2. VAT exemption on respirators from abroad
In connection with the protection of the population against the spread of Covid-19, the Ministry of Finance has extended the VAT waiver to sales of respirators of category FFP2 and higher, diagnostic medical devices for Covid-19 testing and vaccines purchased from other EU Member States as well as non-EU countries. Until now, the waiver applied only to domestic supplies. VAT will be remitted if the taxable supply is rendered before 3 June 2021 in the case of respirators and before 31 December 2021 in the case of vaccines and diagnostic devices for Covid-19 testing. For more information, see Financial Bulletin No. 18/2021.
3. Selected case law of the CJEU (April 2021)

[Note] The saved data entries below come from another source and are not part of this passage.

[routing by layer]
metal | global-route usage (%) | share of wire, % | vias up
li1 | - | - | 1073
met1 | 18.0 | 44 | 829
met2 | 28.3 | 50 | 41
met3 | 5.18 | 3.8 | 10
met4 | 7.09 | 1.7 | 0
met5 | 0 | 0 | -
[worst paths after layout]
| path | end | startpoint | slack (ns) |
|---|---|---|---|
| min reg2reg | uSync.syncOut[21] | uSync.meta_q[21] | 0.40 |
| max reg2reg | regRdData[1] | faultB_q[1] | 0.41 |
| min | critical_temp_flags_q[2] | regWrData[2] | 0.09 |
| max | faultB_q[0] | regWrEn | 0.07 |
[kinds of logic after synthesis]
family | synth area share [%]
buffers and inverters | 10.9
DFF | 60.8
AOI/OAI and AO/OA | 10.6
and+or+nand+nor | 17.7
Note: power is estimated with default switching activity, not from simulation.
**config.mk**
```make
export PLATFORM = sky130hd
export DESIGN_NAME = rrsb_top
export DESIGN_NICKNAME = d
export VERILOG_FILES = /design/src/rrsb_pkg.sv /design/src/rrsb_mem.sv /design/src/rrsb_alu.sv /design/src/rrsb_top.sv
export SDC_FILE = /design/constraint.sdc
export NUM_CORES = 1
export LEC_CHECK = 0
export ABC_AREA = 1
export BUFFER_PORTS_ARGS = -buffer_cell sky130_fd_sc_hd__buf_2
export CAP_MARGIN = 10
export CORE_ASPECT_RATIO = 1.1
export CORE_MARGIN = 4
export CORE_UTILIZATION = 63
export DETAILED_ROUTE_END_ITERATION = 10
export PLACE_DENSITY = 0.89
export SYNTH_ARGS = -nofsm -noshare
export SYNTH_HDL_FRONTEND = slang
export SYNTH_SLANG_ARGS = --single-unit
```
**constraint.sdc**
```tcl
create_clock -name hclk -period 4.5 [get_ports hclk]
set_clock_uncertainty 0.2 [all_clocks]
set_input_delay 0.45 -clock hclk [delete_from_list [all_inputs] [get_ports hclk]]
set_output_delay 0.45 -clock hclk [all_outputs]
set_load 0.05 [all_outputs]
```
**src/rrsb_pkg.sv**
```systemverilog
// constants, field layout and state codes of the rotate/subtract datapath slice
// What this block does
// - rotate right to work: memory bit 0 lands in bit 7, flags untouched
// - rotate memory right through carry: old carry to bit 7, bit 0 to carry
// - same carry rotate, result to work register, memory byte left alone
// - work register gets work minus memory byte minus inverted carry
// - same difference written to the addressed memory byte instead
// - subtract clears carry on negative difference, sets it on zero or positive
// - subtract updates all six flags; rotates touch only carry where stated
package rrsb_pkg;
  // ==========================================================
  // widths
  localparam int DATA_W = 8;
  localparam int MEM_AW = 4;
  localparam int MEM_DEPTH = 16;
  localparam int FLAG_W = 6;
  // ==========================================================
  // register byte offsets
  localparam logic [7:0] OFS_CMD = 8'h00;
  localparam logic [7:0] OFS_WORK = 8'h04;
  localparam logic [7:0] OFS_FLAGS = 8'h08;
  localparam logic [7:0] OFS_MADDR = 8'h0c;
  localparam logic [7:0] OFS_MDATA = 8'h10;
  localparam logic [7:0] OFS_STATUS = 8'h14;
  // ==========================================================
  // command word fields
  localparam int CMD_OP_LSB = 0;
  localparam int CMD_OP_W = 3;
  localparam int CMD_ADDR_LSB = 4;
  // ==========================================================
  // flag bit positions
  localparam int FLG_CARRY = 0;
  localparam int FLG_ZERO = 1;
  localparam int FLG_NIBBLE = 2;
  localparam int FLG_WRAP = 3;
  localparam int FLG_SIGN = 4;
  localparam int FLG_CHAIN = 5;
  // ==========================================================
  // reset values
  localparam logic [7:0] WORK_RST = 8'h00;
  localparam logic [5:0] FLAGS_RST = 6'h00;
  localparam logic [3:0] MADDR_RST = 4'h0;
  localparam logic [2:0] OP_NONE = 3'h7;
  // ==========================================================
  // operation codes
  localparam logic [2:0] OP_ROT_WORK = 3'h0;
  localparam logic [2:0] OP_ROTB_MEM = 3'h1;
  localparam logic [2:0] OP_ROTB_WORK = 3'h2;
  localparam logic [2:0] OP_SUBB_WORK = 3'h3;
  localparam logic [2:0] OP_SUBB_MEM = 3'h4;
  // ==========================================================
  // bus encodings and sequencer state codes
  localparam logic [2:0] HSIZE_WORD = 3'b010;
  typedef enum logic [2:0] {
    ST_IDLE = 3'b001,
    ST_MEMRD = 3'b010,
    ST_EXEC = 3'b100
  } rrsb_state_t;
endpackage

```
**src/rrsb_mem.sv**
```systemverilog
// small data memory with registered read data
`timescale 1ns/1ps
module rrsb_mem (
  input wire logic hclk,
  input wire logic hresetn,
  input wire logic [rrsb_pkg::MEM_AW-1:0] addr,
  input wire logic we,
  input wire logic [rrsb_pkg::DATA_W-1:0] wdata,
  output logic [rrsb_pkg::DATA_W-1:0] rdata
);
  logic [rrsb_pkg::DATA_W-1:0] mem_r [rrsb_pkg::MEM_DEPTH];

  // ==========================================================
  // storage, read first: on a same-cycle write, read shows old contents
  always_ff @(posedge hclk)
  begin
    if (we)
    begin
      mem_r[addr] <= wdata;
    end
  end

  always_ff @(posedge hclk or negedge hresetn)
  begin
    if (!hresetn)
    begin
      rdata <= 8'h00;
    end
    else
    begin
      rdata <= mem_r[addr];
    end
  end
endmodule

```
**src/rrsb_alu.sv**
```systemverilog
// combinational rotate and subtract-with-borrow unit
`timescale 1ns/1ps
module rrsb_alu (
  input wire logic [2:0] op,
  input wire logic [7:0] mem_byte,
  input wire logic [7:0] work_in,
  input wire logic [5:0] flags_in,
  output logic [7:0] result,
  output logic work_we,
  output logic mem_we,
  output logic [5:0] flags_out
);
  logic [6:0] shifted;
  logic [8:0] diff;
  logic [4:0] low_diff;
  logic carry_in;
  logic wrap;

  assign carry_in = flags_in[rrsb_pkg::FLG_CARRY];

  // ==========================================================
  // right shift by one, the fill bit is chosen per operation
  genvar i;
  generate
    for (i = 0; i < 7; i++)
    begin : g_shift
      assign shifted[i] = mem_byte[i+1];
    end
  endgenerate

  // nine bits so the top bit is the borrow out; low byte is the wrapped result
  assign diff = {1'b0, work_in} - {1'b0, mem_byte} - {8'h00, ~carry_in};
  assign low_diff = {1'b0, work_in[3:0]} - {1'b0, mem_byte[3:0]} - {4'h0, ~carry_in};
  assign wrap = (work_in[7] ^ mem_byte[7]) & (work_in[7] ^ diff[7]);

  // ==========================================================
  // operation select
  always_comb
  begin
    result = work_in;
    work_we = 1'b0;
    mem_we = 1'b0;
    flags_out = flags_in;
    case (op)
      rrsb_pkg::OP_ROT_WORK:
      begin
        result = {mem_byte[0], shifted};
        work_we = 1'b1;
      end
      rrsb_pkg::OP_ROTB_MEM:
      begin
        result = {carry_in, shifted};
        mem_we = 1'b1;
        flags_out[rrsb_pkg::FLG_CARRY] = mem_byte[0];
      end
      rrsb_pkg::OP_ROTB_WORK:
      begin
        result = {carry_in, shifted};
        work_we = 1'b1;
        flags_out[rrsb_pkg::FLG_CARRY] = mem_byte[0];
      end
      rrsb_pkg::OP_SUBB_WORK, rrsb_pkg::OP_SUBB_MEM:
      begin
        result = diff[7:0];
        work_we = (op == rrsb_pkg::OP_SUBB_WORK);
        mem_we = (op == rrsb_pkg::OP_SUBB_MEM);
        flags_out[rrsb_pkg::FLG_CARRY] = ~diff[8];
        flags_out[rrsb_pkg::FLG_ZERO] = (diff[7:0] == 8'h00);
        flags_out[rrsb_pkg::FLG_NIBBLE] = ~low_diff[4];
        flags_out[rrsb_pkg::FLG_WRAP] = wrap;
        flags_out[rrsb_pkg::FLG_SIGN] = wrap ^ diff[7];
        flags_out[rrsb_pkg::FLG_CHAIN] = (diff[7:0] == 8'h00)
          & flags_in[rrsb_pkg::FLG_ZERO];
      end
      default:
      begin
        result = work_in;
      end
    endcase
  end
endmodule

```
**src/rrsb_top.sv**
```systemverilog
// AHB-Lite slave wrapping the rotate/subtract datapath, its registers and data memory
//
// Our own choices: the AHB-Lite register port and the address map.
`timescale 1ns/1ps
module rrsb_top (
  input wire logic hclk,
  input wire logic hresetn,
  input wire logic hsel,
  input wire logic [31:0] haddr,
  input wire logic [1:0] htrans,
  input wire logic hwrite,
  input wire logic [2:0] hsize,
  input wire logic hready,
  input wire logic [31:0] hwdata,
  output logic [31:0] hrdata,
  output logic hreadyout,
  output logic hresp
);
  logic pend_r;
  logic wr_r;
  logic size_ok_r;
  logic [7:0] adr_r;
  rrsb_pkg::rrsb_state_t st_r;
  rrsb_pkg::rrsb_state_t st_nxt;
  logic [7:0] work_r;
  logic [5:0] flags_r;
  logic [3:0] maddr_r;
  logic [3:0] xaddr_r;
  logic [2:0] op_r;
  logic [2:0] last_op_r;
  logic idle_act;
  logic do_wr;
  logic cmd_go;
  logic mdat_wr;
  logic mdat_rd;
  logic exec;
  logic done;
  logic accept;
  logic [3:0] mem_addr;
  logic mem_we;
  logic [7:0] mem_wd;
  logic [7:0] mem_q;
  logic [7:0] alu_res;
  logic alu_work_we;
  logic alu_mem_we;
  logic [5:0] alu_flags;
  logic [31:0] rd_mux;

  function automatic logic hit(input logic [7:0] a, input logic [7:0] ofs);
    return a == ofs;
  endfunction

  // ==========================================================
  // transfer decode
  assign accept = hsel & htrans[1] & hready;
  assign idle_act = (st_r == rrsb_pkg::ST_IDLE) & pend_r;
  assign do_wr = idle_act & wr_r & size_ok_r;
  assign cmd_go = do_wr & hit(adr_r, rrsb_pkg::OFS_CMD);
  assign mdat_wr = do_wr & hit(adr_r, rrsb_pkg::OFS_MDATA);
  assign mdat_rd = idle_act & ~wr_r & hit(adr_r, rrsb_pkg::OFS_MDATA);
  assign exec = (st_r == rrsb_pkg::ST_EXEC);
  assign done = (idle_act & ~cmd_go & ~mdat_rd) | (st_r == rrsb_pkg::ST_MEMRD) | exec;

  // ==========================================================
  // address phase capture
  always_ff @(posedge hclk or negedge hresetn)
  begin
    if (!hresetn)
    begin
      pend_r <= 1'b0;
      wr_r <= 1'b0;
      size_ok_r <= 1'b0;
      adr_r <= 8'h00;
    end
    else if (accept)
    begin
      pend_r <= 1'b1;
      wr_r <= hwrite;
      size_ok_r <= (hsize == rrsb_pkg::HSIZE_WORD);
      adr_r <= haddr[7:0];
    end
    else if (done)
    begin
      pend_r <= 1'b0;
    end
  end

  // every data phase gets wait states until the work is finished
  always_ff @(posedge hclk or negedge hresetn)
  begin
    if (!hresetn)
    begin
      hreadyout <= 1'b1;
    end
    else if (accept)
    begin
      hreadyout <= 1'b0;
    end
    else if (done)
    begin
      hreadyout <= 1'b1;
    end
  end

  always_ff @(posedge hclk or negedge hresetn)
  begin
    if (!hresetn)
    begin
      hresp <= 1'b0;
    end
    else
    begin
      hresp <= 1'b0;
    end
  end

  // ==========================================================
  // sequencer
  always_comb
  begin
    st_nxt = rrsb_pkg::ST_IDLE;
    case (st_r)
      rrsb_pkg::ST_IDLE:
      begin
        if (cmd_go)
        begin
          st_nxt = rrsb_pkg::ST_EXEC;
        end
        else if (mdat_rd)
        begin
          st_nxt = rrsb_pkg::ST_MEMRD;
        end
      end
      rrsb_pkg::ST_MEMRD:
      begin
        st_nxt = rrsb_pkg::ST_IDLE;
      end
      rrsb_pkg::ST_EXEC:
      begin
        st_nxt = rrsb_pkg::ST_IDLE;
      end
      default:
      begin
        st_nxt = rrsb_pkg::ST_IDLE;
      end
    endcase
  end

  always_ff @(posedge hclk or negedge hresetn)
  begin
    if (!hresetn)
    begin
      st_r <= rrsb_pkg::ST_IDLE;
    end
    else
    begin
      st_r <= st_nxt;
    end
  end

  // ==========================================================
  // command latch
  always_ff @(posedge hclk or negedge hresetn)
  begin
    if (!hresetn)
    begin
      op_r <= rrsb_pkg::OP_NONE;
      xaddr_r <= rrsb_pkg::MADDR_RST;
    end
    else if (cmd_go)
    begin
      op_r <= hwdata[rrsb_pkg::CMD_OP_LSB +: rrsb_pkg::CMD_OP_W];
      xaddr_r <= hwdata[rrsb_pkg::CMD_ADDR_LSB +: rrsb_pkg::MEM_AW];
    end
  end

  always_ff @(posedge hclk or negedge hresetn)
  begin
    if (!hresetn)
    begin
      last_op_r <= rrsb_pkg::OP_NONE;
    end
    else if (exec)
    begin
      last_op_r <= op_r;
    end
  end

  always_ff @(posedge hclk or negedge hresetn)
  begin
    if (!hresetn)
    begin
      maddr_r <= rrsb_pkg::MADDR_RST;
    end
    else if (do_wr && hit(adr_r, rrsb_pkg::OFS_MADDR))
    begin
      maddr_r <= hwdata[rrsb_pkg::MEM_AW-1:0];
    end
  end

  // ==========================================================
  // datapath and memory
  // operand read is issued while the command word is on hwdata
  assign mem_addr = exec ? xaddr_r
                  : (cmd_go ? hwdata[rrsb_pkg::CMD_ADDR_LSB +: rrsb_pkg::MEM_AW] : maddr_r);
  assign mem_we = mdat_wr | (exec & alu_mem_we);
  assign mem_wd = exec ? alu_res : hwdata[7:0];

  rrsb_mem u_mem (
    .hclk(hclk),
    .hresetn(hresetn),
    .addr(mem_addr),
    .we(mem_we),
    .wdata(mem_wd),
    .rdata(mem_q)
  );

  rrsb_alu u_alu (
    .op(op_r),
    .mem_byte(mem_q),
    .work_in(work_r),
    .flags_in(flags_r),
    .result(alu_res),
    .work_we(alu_work_we),
    .mem_we(alu_mem_we),
    .flags_out(alu_flags)
  );

  always_ff @(posedge hclk or negedge hresetn)
  begin
    if (!hresetn)
    begin
      work_r <= rrsb_pkg::WORK_RST;
    end
    else if (do_wr && hit(adr_r, rrsb_pkg::OFS_WORK))
    begin
      work_r <= hwdata[7:0];
    end
    else if (exec && alu_work_we)
    begin
      work_r <= alu_res;
    end
  end

  always_ff @(posedge hclk or negedge hresetn)
  begin
    if (!hresetn)
    begin
      flags_r <= rrsb_pkg::FLAGS_RST;
    end
    else if (do_wr && hit(adr_r, rrsb_pkg::OFS_FLAGS))
    begin
      flags_r <= hwdata[5:0];
    end
    else if (exec)
    begin
      flags_r <= alu_flags;
    end
  end

  // ==========================================================
  // read data
  always_comb
  begin
    rd_mux = 32'h0000_0000;
    case (adr_r)
      rrsb_pkg::OFS_CMD: rd_mux = {24'h00_0000, xaddr_r, 1'b0, op_r};
      rrsb_pkg::OFS_WORK: rd_mux = {24'h00_0000, work_r};
      rrsb_pkg::OFS_FLAGS: rd_mux = {26'h000_0000, flags_r};
      rrsb_pkg::OFS_MADDR: rd_mux = {28'h000_0000, maddr_r};
      rrsb_pkg::OFS_STATUS: rd_mux = {29'h0000_0000, last_op_r};
      default: rd_mux = 32'h0000_0000;
    endcase
  end

  always_ff @(posedge hclk or negedge hresetn)
  begin
    if (!hresetn)
    begin
      hrdata <= 32'h0000_0000;
    end
    else if (st_r == rrsb_pkg::ST_MEMRD)
    begin
      hrdata <= {24'h00_0000, mem_q};
    end
    else if (idle_act && !wr_r)
    begin
      hrdata <= rd_mux;
    end
  end

  // ==========================================================
  // checks
  logic [7:0] chk_q_r;
  logic [7:0] chk_w_r;
  logic [5:0] chk_f_r;
  logic [8:0] ref_diff;
  logic [8:0] ref_sub;
  logic is_sub;
  logic is_rot;

  always_ff @(posedge hclk)
  begin
    chk_q_r <= mem_q;
    chk_w_r <= work_r;
    chk_f_r <= flags_r;
  end

  assign ref_diff = {1'b0, chk_w_r} - {1'b0, chk_q_r} - {8'h00, ~chk_f_r[0]};
  assign ref_sub = {1'b0, chk_q_r} + {8'h00, ~chk_f_r[0]};
  assign is_sub = (op_r == rrsb_pkg::OP_SUBB_WORK) | (op_r == rrsb_pkg::OP_SUBB_MEM);
  assign is_rot = (op_r == rrsb_pkg::OP_ROT_WORK) | (op_r == rrsb_pkg::OP_ROTB_MEM)
                | (op_r == rrsb_pkg::OP_ROTB_WORK);
endmodule

```
# --- After elaboration in Yosys (flattened, before gate mapping) ---
# Memories as Yosys holds them, arrays and structs flattened. A register that Yosys moved wholly into a read port is not among the register bits.
# Cells that the tools add are included.
classes:
  n_addsub: 4
  multipliers: 0
  div: 0
  order_cmp: 0
  eq_ne: 13
  shift: 0
  muxes: 24
  bitwise: 26
  reduce_logical: 21
ops:
  columns: ["cell", "count"]
  rows:
  - ["two-way mux 32 bit", 2]
  - ["case mux 8 bit (5 select lines)", 1]
  - ["two-way mux 8 bit", 3]
  - ["case mux 8 bit (3 select lines)", 1]
  - ["equality test 8 x 4 -> 1 bit (second input constant)", 2]
  - ["equality test 8 x 5 -> 1 bit (second input constant)", 2]
  - ["logical NOT 8 bit", 2]
  - ["AND 1 bit", 14]
  - ["equality test 3 x 2 -> 1 bit (second input constant)", 4]
  - ["two-way mux 6 bit", 2]
  - ["nonzero test 2 bit", 5]
  - ["subtractor 8 x 8 -> 9 bit", 1]
  - ["subtractor 9 x 1 -> 9 bit", 1]
  - ["equality test 8 x 3 -> 1 bit (second input constant)", 1]
  - ["two-way mux 4 bit", 2]
  - ["equality test 3 x 1 -> 1 bit (second input constant)", 2]
  - ["equality test 3 bit (second input constant)", 2]
  - ["two-way mux 1 bit", 6]
  - ["two-way mux 3 bit", 2]
  - ["NOT 1 bit", 6]
  - ["case mux 1 bit (2 select lines)", 3]
  - ["OR reduction 2 bit", 3]
  - ["logical AND 1 bit", 5]
  - ["two-way mux 5 bit", 1]
  - ["other kinds (9)", 15]
totals:
  register_bits: 75
  latch_bits: 0
  ramBits: 128
  rom_bits: 0
  output_inout_bits: 34
  mem_count: 1
memory_table:
  columns: ["memory", "depth", "width", "read_ports", "rd_ports_with_merged_regs", "write_ports", "line_no", "source"]
  rows:
  - ["u_mem.mem_r", 16, 8, 1, 1, 1, "rrsb_mem.sv:11", "logic [rrsb_pkg::DATA_W-1:0] mem_r [rrsb_pkg::MEM_DEPTH];"]

# --- Depth between registers and ports, before layout ---
logic_depth:
  depth_word: 12
  depth_mapped: 18
  depth_no_buf: 17

# --- Modules after synthesis ---
# A second synthesis with hierarchy kept.
unflattened:
  hier_cells: 1120
  hier_area_um2: 9546.7
modules_own_cells:
  columns: ["module", "instances", "cells_each", "area_each_um2", "seq_area_each_um2"]
  rows:
  - ["rrsb_mem", 1, 548, 5632.9, 4043.9]
  - ["rrsb_top", 1, 390, 2940.3, 1286.2]
  - ["rrsb_alu", 1, 182, 973.4, 0.0]

# --- Worst setup path before layout ---
# Ideal clock, no wire load.
synth_path:
  path_kind: "register to register"
  from: "register flags_r[0]"
  to: "memory u_mem.mem_r[0][0] (netlist name) (data pin)"
  t_arrival_ps: 2421
  required_ps: 3970
  setup_slack_ps: 1548
  path_stages_with_launch: 10
  synth_period_minus_slack_ps: 2952
  cell_sequence: "dfrtp_1 -> inv_1 -> fa_1 -> inv_1 -> ha_1 -> xor2_1 -> nand2_1 -> o211ai_1 -> o21ai_0 -> o21ai_0"
synth_between:
  elab_chain_cells: 4
synth_lines:
  columns: ["item", "line_no", "source"]
  rows:
  - ["start: declaration", "rrsb_top.sv:26", "logic [5:0] flags_r;"]
  - ["start signal: assignment", "rrsb_top.sv:249", "flags_r <= rrsb_pkg::FLAGS_RST;"]
  - ["start signal: assignment", "rrsb_top.sv:253", "flags_r <= hwdata[5:0];"]
  - ["start signal: assignment", "rrsb_top.sv:257", "flags_r <= alu_flags;"]
  - ["NOT 1 bit", "rrsb_alu.sv:32", "assign diff = {1'b0, work_in} - {1'b0, mem_byte} - {8'h00, ~carry_in};"]
  - ["subtractor 9 x 1 -> 9 bit", "rrsb_alu.sv:32", null]
  - ["case mux 8 bit (3 select lines)", "rrsb_alu.sv:44", "case (op)"]
  - ["two-way mux 8 bit", "rrsb_top.sv:207", "assign mem_wd = exec ? alu_res : hwdata[7:0];"]
  - ["net mem_wd[0]", "rrsb_top.sv:41", "logic [7:0] mem_wd;"]
  - ["end: declaration", "rrsb_mem.sv:11", null]
# The timed path passes the listed nets, and every way through them passes these cells.

# --- Worst setup path in the final report ---
layout_path:
  from: "register st_r[1]"
  to: "memory u_mem.mem_r[13][6] (netlist name), enable pin"
layout_between:
  elab_chain_cells: 8
  word_cells_on_any_way: 13
  classes_between: "eq/ne: 2; mux: 4; bitwise: 7"
layout_lines:
  columns: ["item", "line_no", "source"]
  rows:
  - ["start: declaration", "rrsb_top.sv:23", "rrsb_pkg::rrsb_state_t st_r;"]
  - ["start signal: assignment", "rrsb_top.sv:153", "st_r <= rrsb_pkg::ST_IDLE;"]
  - ["start signal: assignment", "rrsb_top.sv:157", "st_r <= st_nxt;"]
  - ["equality test 3 x 1 -> 1 bit", "rrsb_top.sv:56", "assign idle_act = (st_r == rrsb_pkg::ST_IDLE) & pend_r;"]
  - ["AND 1 bit", "rrsb_top.sv:56", null]
  - ["AND 1 bit (2 in series)", "rrsb_top.sv:57", "assign do_wr = idle_act & wr_r & size_ok_r;"]
  - ["AND 1 bit", "rrsb_top.sv:59", "assign mdat_wr = do_wr & hit(adr_r, rrsb_pkg::OFS_MDATA);"]
  - ["OR 1 bit", "rrsb_top.sv:206", "assign mem_we = mdat_wr | (exec & alu_mem_we);"]
  - ["two-way mux 1 bit", "rrsb_mem.sv:17", "if (we)"]
  - ["two-way mux 1 bit (not written as such)", "rrsb_mem.sv:19", "mem_r[addr] <= wdata;"]
# Parallel ways exist; a longest one is shown, timed or not.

C 935/19 Grupa Warzywna - proportionality of penalties imposed by the Financial Administration
National legislation providing for a flat-rate penalty of 20% of a tax deduction wrongly claimed in case the parties to the transaction misclassified the transaction, where there is no indication of tax evasion, is contrary to the VAT Directive and the principle of proportionality.
According to the CJEU, Article 273 of the VAT Directive and the principle of proportionality preclude national legislation under which a taxable person who has incorrectly classified a supply exempt from VAT as a supply subject to VAT must pay a penalty of 20% of the overstatement of the refundable VAT wrongly claimed, even where the irregularity arises from an incorrect assessment by the parties to the transaction of the taxability of the transaction and there is no indication of fraud or loss of revenue to the Treasury, even in the absence of such special circumstances.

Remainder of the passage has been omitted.